Sofia Uslenghi nasce a Reggio Calabria nel 1985, attualmente vive a Parma.

Si accosta al mondo della fotografia intorno ai 18 anni, da autodidatta sperimentando sia con la pellicola che con il digitale.

Da alcuni anni concentra il suo lavoro sull’autoritratto, ispirandosi prima allo stile di Cindy Sherman con l’utilizzo di colori vivaci, linee nitide e spiccata ironia e avvicinandosi poi a quegli autori, sia fotografi ma soprattutto pittori, che hanno reinterpretato la ritrattistica con uno stile molto personale, oltre che originale. Egon Schiele e Francis Bacon per l’aspetto figurativo-compositivo, Frida Khalo per la sua capacità di raffigurare sempre se stessa ma tutte le volte in modo diverso, Paolo Roversi per l’aspetto più strettamente estetico del modello.

Il fil rouge di questi lavori è la visione che l’autrice ha di sé, piacevole o detestabile che sia, e di superarla, trascenderla, fissandola in immagine, in composizione estetica, in sovrapposizione cromatica; sarà poi chi guarda a decidere cosa vedere.
La scelta è di non aggiungere logos al ritratto: niente didascalie, niente parole che sommandosi alla fotografia la privino della possibilità di esprimersi autonomamente. Lo spettatore decide quale significato cogliere tra quelli che essa, l’immagine, esprime.

Nelle sue fotografie il corpo si fissa, emerge da dietro un velo, un velo tessuto dal viso che, ritratto in movimento, cela lo sguardo della fotografa; un’antitesi dei lavori di Philip Di Corcia che raffigura persone in movimento, mentre camminano e senza che loro lo sappiano, per scavare nei loro sguardi.
Opposto dal punto di vista estetico ma simile nella volontà di catturare figure che lasciano una scia, che si mescolano con l’ambiente circostante, si amalgamano con lo sfondo; uno sfondo che diventa parte del soggetto rappresentato e viceversa. Forse è proprio per questo che lavora in casa, luogo per antonomasia dell’intimità, dentro le mura domestiche si spoglia per indossare gli abiti, i dettagli, le sovrapposizioni; autoritratti velasqueziani dove, al posto dei nani, ci sono fiori che diventano trame e visi che fanno da maschera.
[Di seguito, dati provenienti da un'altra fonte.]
$ cat src/rtl/laser_cass_player.sv
// Cassette tape player: streams bytes from a buffer as a two-tone cassette waveform.
// Optional build macro CASS_LOOP_EN enables wrap-around playback controlled by LOOP.
module laser_cass_player #(
  parameter int ADDR_W   = 12,
  parameter int SHORT_HP = 110,
  parameter int STEREO   = 0
) (
  input  logic              CLK10MHZ,
  input  logic              RESET,
  input  logic              PLAY,
  input  logic              STOP,
  input  logic [ADDR_W:0]   LENGTH,
  input  logic              LOOP,
  output logic [ADDR_W-1:0] CASS_BUF_A,
  output logic              CASS_BUF_RD,
  input  logic [7:0]        CASS_BUF_Q,
  output logic              EMU_CASS_EN,
  output logic [1:0]        EMU_CASS_DAT,
  output logic              BUSY,
  output logic              DONE
);

  localparam int HP_W = $clog2(2 * SHORT_HP);
  localparam logic [HP_W-1:0] HP_SHORT_M1 = HP_W'(SHORT_HP - 1);
  localparam logic [HP_W-1:0] HP_LONG_M1  = HP_W'(2 * SHORT_HP - 1);
  localparam logic [ADDR_W:0] MAX_LEN     = {1'b1, {ADDR_W{1'b0}}};

  typedef enum logic [2:0] {
    S_IDLE,
    S_FETCH,
    S_WAIT,
    S_LOAD,
    S_BITS
  } state_t;

  state_t            state_q;
  logic [ADDR_W-1:0] addr_q;
  logic [ADDR_W:0]   len_q;
  logic              rd_q;
  logic              rd_dly_q;
  logic              en_q;
  logic              lvl_q;
  logic              done_q;
  logic [7:0]        shift_q;
  logic [7:0]        next_q;
  logic [HP_W-1:0]   hp_cnt_q;
  logic [1:0]        phase_q;
  logic [2:0]        bit_idx_q;
  logic              pf_q;

  logic [ADDR_W:0] len_clamp;
  logic            is_last;
  logic            hp_end;
  logic            half_last;
  logic            wrap;

  assign len_clamp = (LENGTH > MAX_LEN) ? MAX_LEN : LENGTH;
  assign is_last   = (({1'b0, addr_q}) + (ADDR_W + 1)'(1)) == len_q;
  // A '1' bit uses four short half-periods, a '0' bit two long ones.
  assign hp_end    = hp_cnt_q == (shift_q[7] ? HP_SHORT_M1 : HP_LONG_M1);
  assign half_last = shift_q[7] ? (phase_q == 2'd3) : (phase_q == 2'd1);

`ifdef CASS_LOOP_EN
  assign wrap = LOOP;
`else
  logic unused_loop;
  assign unused_loop = LOOP;
  assign wrap        = 1'b0;
`endif

  always_ff @(posedge CLK10MHZ or posedge RESET) begin
    if (RESET) begin
      state_q   <= S_IDLE;
      addr_q    <= '0;
      len_q     <= '0;
      rd_q      <= 1'b0;
      rd_dly_q  <= 1'b0;
      en_q      <= 1'b0;
      lvl_q     <= 1'b0;
      done_q    <= 1'b0;
      shift_q   <= '0;
      next_q    <= '0;
      hp_cnt_q  <= '0;
      phase_q   <= '0;
      bit_idx_q <= '0;
      pf_q      <= 1'b0;
    end else begin
      rd_q     <= 1'b0;
      done_q   <= 1'b0;
      rd_dly_q <= rd_q;
      if (rd_dly_q) begin
        next_q <= CASS_BUF_Q;
      end
      if (STOP) begin
        state_q   <= S_IDLE;
        en_q      <= 1'b0;
        lvl_q     <= 1'b0;
        pf_q      <= 1'b0;
        hp_cnt_q  <= '0;
        phase_q   <= '0;
        bit_idx_q <= '0;
      end else begin
        case (state_q)
          S_IDLE: begin
            if (PLAY) begin
              if (len_clamp == '0) begin
                done_q <= 1'b1;
              end else begin
                state_q <= S_FETCH;
                rd_q    <= 1'b1;
                addr_q  <= '0;
                len_q   <= len_clamp;
              end
            end
          end
          S_FETCH: state_q <= S_WAIT;
          S_WAIT: begin
            shift_q <= CASS_BUF_Q;
            state_q <= S_LOAD;
          end
          S_LOAD: begin
            state_q   <= S_BITS;
            en_q      <= 1'b1;
            lvl_q     <= 1'b1;
            hp_cnt_q  <= '0;
            phase_q   <= '0;
            bit_idx_q <= '0;
            pf_q      <= 1'b0;
          end
          S_BITS: begin
            if (!hp_end) begin
              hp_cnt_q <= hp_cnt_q + HP_W'(1);
            end else begin
              hp_cnt_q <= '0;
              if (!half_last) begin
                phase_q <= phase_q + 2'd1;
                lvl_q   <= ~lvl_q;
              end else begin
                phase_q <= '0;
                if (bit_idx_q != 3'd7) begin
                  bit_idx_q <= bit_idx_q + 3'd1;
                  shift_q   <= {shift_q[6:0], 1'b0};
                  lvl_q     <= 1'b1;
                  // Entering bit 7: fetch the following byte so it is ready at the boundary.
                  if (bit_idx_q == 3'd6 && (!is_last || wrap)) begin
                    rd_q   <= 1'b1;
                    addr_q <= is_last ? '0 : addr_q + ADDR_W'(1);
                    pf_q   <= 1'b1;
                  end
                end else if (pf_q) begin
                  shift_q   <= next_q;
                  bit_idx_q <= '0;
                  lvl_q     <= 1'b1;
                  pf_q      <= 1'b0;
                end else begin
                  state_q <= S_IDLE;
                  en_q    <= 1'b0;
                  lvl_q   <= 1'b0;
                  done_q  <= 1'b1;
                end
              end
            end
          end
          default: state_q <= S_IDLE;
        endcase
      end
    end
  end

  assign CASS_BUF_A  = addr_q;
  assign CASS_BUF_RD = rd_q;
  assign EMU_CASS_EN = en_q;
  assign BUSY        = (state_q != S_IDLE);
  assign DONE        = done_q;

  generate
    if (STEREO != 0) begin : g_stereo
      assign EMU_CASS_DAT = {lvl_q, ~lvl_q};
    end else begin : g_mono
      assign EMU_CASS_DAT = {lvl_q, 1'b0};
    end
  endgenerate

endmodule

$ cat config.mk
export PLATFORM = sky130hd
export DESIGN_NAME = laser_cass_player
export DESIGN_NICKNAME = d
export VERILOG_FILES = /design/src/rtl/laser_cass_player.sv
export SDC_FILE = /design/constraint.sdc
export NUM_CORES = 1
export LEC_CHECK = 0
export ABC_AREA = 1
export BUFFER_PORTS_ARGS = -buffer_cell sky130_fd_sc_hd__clkbuf_2
export CAP_MARGIN = 20
export CORE_ASPECT_RATIO = 1.25
export CORE_MARGIN = 1
export CORE_UTILIZATION = 59
export DETAILED_ROUTE_END_ITERATION = 8
export GPL_ROUTABILITY_DRIVEN = 0
export PLACE_DENSITY = 0.79
export RECOVER_POWER = 100
export SLEW_MARGIN = 15
export SYNTH_ARGS = -nofsm -noshare
export SYNTH_HDL_FRONTEND = slang
export SYNTH_SLANG_ARGS = --single-unit
$ cat constraint.sdc
create_clock -name CLK10MHZ -period 2.4 [get_ports CLK10MHZ]
set_input_delay 0 -clock CLK10MHZ [delete_from_list [all_inputs] [get_ports CLK10MHZ]]
set_output_delay 0 -clock CLK10MHZ [all_outputs]
set_load 0.05 [all_outputs]
==> impl_metrics.csv <==
group,metric,value,unit
synthesis,ys_seq_area_frac,0.4196,
synthesis,ys_async_sr_fraction,1.000,
layout,diodes,0,
sta,period_minus_slack,2239,ps
synthesis,ys_ff_latch,63,
grt,grt_max_degree,64,
synthesis,syn_inst,539,
place,dp_hpwl,6636,microns
sta,worst_pin_slew,1580,ps
power_and_ir_drop,seqPwrFrac,0.388,
synthesis,synth_area_leaders,"dfrtp_1 42%, nand2_1 15%, inv_1 8.3%",
setup_path,crit_path_start_kind,"flop",
setup_path,critPathCaptureType,"flop",
sta,max_freq,446.7,MHz
synthesis,yosys_warnings,0,
flow_run,drv_cap,1,
layout,finalCoreUtilization,0.7397,
detailed_routing,wire_per_inst,13.70,microns
power_and_ir_drop,ir_drop,0.0006602,V
die,io_pins,44,
grt,antenna_found_initial,0,
die,die_area,6693,sq um
synthesis,synth_edf_count,0,
sta,rsz0062_at_grt,"false",
detailed_routing,dr_total_vias,3782,
power_and_ir_drop,internal_power,2.353,mW
grt,grt_overflow_total,0,
layout,area_growth,21.38,%
layout,fillers,516,
setup_path,worstPathArrival,2530,ps
layout,design_area,4561,sq um
clock_network,cts.clk_slew.worst_paths,70,ps
setup_path,worst-path-max-fanout,9,
die,die_w,73.38,microns
clock_network,root_buffer,"clkbuf_8",
synthesis,avgSynthCellArea,6.971,sq um
detailed_routing,initialDrtViolationCount,214,
detailed_routing,routed_wl,9643,microns
synthesis,synth_cell_types,33,
setup_path,reg2reg_slack,160,ps
layout,multi_input_area,1848,sq um
sta,slew_headroom,-0.05341,
place,placed_area,4075,sq um
synthesis,syn_nets,570,
grt,grt.total_usage,0.3126,
setup_path,rr_worst_depth,17,
die,fp.dieH,91.22,microns
clock_network,htree_num_levels,3,
detailed_routing,viasPerCell,5.372,
hold_path,min_path_type,"in -> reg",
detailed_routing,drtPass1Iterations,5,
power_and_ir_drop,switchingPower,1.458,mW
sta,fin_worst_skew,8.833,ps
synthesis,synth-main-ff-cell,"dfrtp_1",
power_and_ir_drop,p_comb_frac,0.338,
grt,grt_pass1_wl,16010,microns
power_and_ir_drop,leakagePower,2.261,nW
grt,first_global_vias,3733,
clock_network,insertion_delay,350,ps
die,coreArea,6166,sq um
sta,finalHoldViolCount,0,
power_and_ir_drop,clockPowerShare,0.274,
power_and_ir_drop,swShare,0.3826,
synthesis,synth_largest_area_cell,"dfrtp_1",
sta,finalSetupViolCount,0,
layout,drive_gt1_frac,0.1099,
setup_path,path_class,"reg -> reg",
clock_network,cts.path.max_buffers,2,
detailed_routing,drc,0,
sta,min_period_over_period,0.9328,
clock_network,clkSinkCount,63,
clock_network,cts_tree,"yes",
status,violations,"max-capacitance violations, max-slew violations",
die,num_rows,32,
setup_path,required,2700,ps
sta,slew_violations,64,
hold_path,hold_path_depth,3,
synthesis,yosysTopAreaCellShare,0.4196,
status,status,"finished, violations left",
synthesis,synthesis.area,3757,sq um
die,start_util,0.6094,
layout,nNetsFinal,646,
clock_network,cts_made_buffers,9,
layout,seqCellArea,1578,sq um
place,io_buffers,41,
power_and_ir_drop,powerDensity,835.5,nW/um^2
detailed_routing,ant_nets,0,
==> metal layers <==
layer  global-route usage  wire length, microns
met1               0.3633                  3947
met2               0.5293                  4925
met3              0.04550                   374
met4               0.1955                   396
met5                    0                     0
==> critical path: stages, from the launching register on <==
cell     delay, ps
dfrtp_2        430
ha_2           360
inv_1           80
nand2_1         70
nand2_1         70
inv_1           50
nand2_1         40
nor2_1          90
nand2_1         80
nor2_1          90
nand2_1         80
nor2_2         150
nand2_4        110
nand2_2        120
nand2_8        100
nand2_4        120
nand2_1         60
nand2_1         60
==> state kept, by name (all words and copies together) (netlist names) <==
register / count
hp_cnt_q: 8
rd_dly_q: 1
bit_idx_q: 3
shift_q: 8
phase_q: 2
next_q: 8
pf_q: 1
EMU_CASS_EN: 1
len_q: 13
lvl_q: 1
DONE: 1
CASS_BUF_RD: 1
state_q: 3
CASS_BUF_A: 12
==> layout make-up <==
type / instances / share of cell area
multi-input cells: 382 / 0.4052
clock buffers: 10 / 0.03018
flip-flops and latches: 63 / 0.3460
inverters: 84 / 0.06914
clock inverters: 5 / 0.01811
well taps: 85 / 0.02332
repair buffers: 75 / 0.1081
==> per-stage QoR <==
| stage | setup WS, ps | TNS [ps] | std cells | hold slack (ps) | power, mW |
|---|---|---|---|---|---|
| 6_report | 161.2 | 0 | 704 | 47.95 | 3.810 |
| 3_3_place_gp | 111.9 | 0 | 663 | 220.8 | 2.625 |
| 5_1_grt | 5.662 | 0 | 704 | 37.67 | 4.042 |
| 4_1_cts | 66.73 | 0 | 702 | 14.29 | 3.769 |
| 2_1_floorplan | 65.56 | 0 | 539 | 69.94 | 2.379 |
| 3_5_place_dp | -11.64 | -31.43 | 663 | 233.3 | 2.675 |
==> cells in the mapped netlist (all sizes together), types with 5 or more instances <==
cell type / instances
nand2: 162
inv: 83
nor2: 70
dfrtp: 63
nand3: 54
o21ai: 30
a21oi: 20
buf: 9
nand4: 9
o221ai: 7
ha: 5
o2111ai: 5
==> power groups by stage <==
stage	sequential [mW]	clock, mW	combinational (mW)
2_1_floorplan	1.49	0	0.893
3_3_place_gp	1.48	0	1.15
3_5_place_dp	1.49	0	1.18
4_1_cts	1.48	1.05	1.24
5_1_grt	1.51	1.09	1.45
6_report	1.48	1.05	1.29
==> cell families (layout without fill, tap and decap cells) <==
family	count (synthesis)	count (layout)	share of synthesized area
AOI/OAI and AO/OA	69	69	0.1102
xor gates and xnor gates	2	2	0.004663
adders and majority gates	5	5	0.01665
buffers and inverters	95	174	0.1002
DFF	63	63	0.4196
other	1	1	0.0009980
and+or+nand+nor	304	305	0.3476
==> layout by cell type (no fill, tap or decap), types with 2 or more instances in the layout <==
cell           synthesis  final
clkbuf_2               0     25
nor4_1                 2      2
nand2_2                5      3
o21ai_0               30     30
nand3_1               54     54
dlygate4sd3_1          0     24
o221ai_1               6      6
clkbuf_8               0     10
nor2_4                 2      3
buf_4                  2      8
nand3b_1               3      3
clkinvlp_4             0      3
o22ai_1                3      3
nand2_4                2      2
nor2_2                 4      5
inv_1                 83     83
bufinv_16              0      2
xor2_1                 2      2
nand2_8                0      2
nor3_1                 3      3
nand2_1              155    156
dfrtp_1               63     62
clkbuf_1               2     18
nand4_1                9      9
ha_1                   5      4
o2111ai_1              5      5
nor2_1                64     62
a21oi_1               20     20
==> worst paths after layout <==
kind                                 end          start
setup / recovery           CASS_BUF_A[3]  CASS_BUF_A[1]
hold / removal                  len_q[9]      LENGTH[9]
setup reg to reg           CASS_BUF_A[3]  CASS_BUF_A[1]
hold reg to reg                 rd_dly_q    CASS_BUF_RD
max in group asynchronous  CASS_BUF_A[1]          RESET
min in group asynchronous  CASS_BUF_A[2]          RESET
==> timing repair <==
item | 4_1_cts | 5_1_grt
cloned | 0 | 1
buffers inserted | 0 | 1
resized for setup | 1 | 8
endpoints found under the hold margin | 84 | 0
setup endpoints to repair | 12 | 15
hold buffers | 24 | 0
Note: power is estimated with default switching activity, not from simulation.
Nel 2011 espone al PUC di Parma il lavoro sulle periferie della città “Parma. Paesaggi urbani”.

Nel 2013 è selezionata per la mostra di Palazzo Magnani in occasione di Fotografia Europea “Ceci n’est pas un concours”.

Nelle edizioni del 2011, 2013 e 2014 viene menzionata dalla critica dei Sony World Photography Awards.

Nel 2015 espone presso la galleria Gusmeri Fine Art di Brescia una selezione di autoritratti.

Nel 2017 espone presso la galleria Due Piani di Pordenone una selezione di autoritratti curata da Benedetta Donato.

Nel 2017 partecipa su invito del fotografo Settimio Benedusi al progetto RICORDI? a Milano in collaborazione con HP.

Nel dicembre del 2017 espone nella mostra collettiva OMNIBUS CIRCUS di Officine Fotografiche Milanesi a cura di Laura Serani insieme a, tra gli altri, Larry Fink, Federico Patellani e Malick Sidibé.

A marzo 2018 partecipa al MIA Photo Fair con Heillandi Gallery a cura di Giuseppe Violetta.

Da settembre 2018 fa parte degli artisti rappresentati da Galleria Valeria Bella, Milano.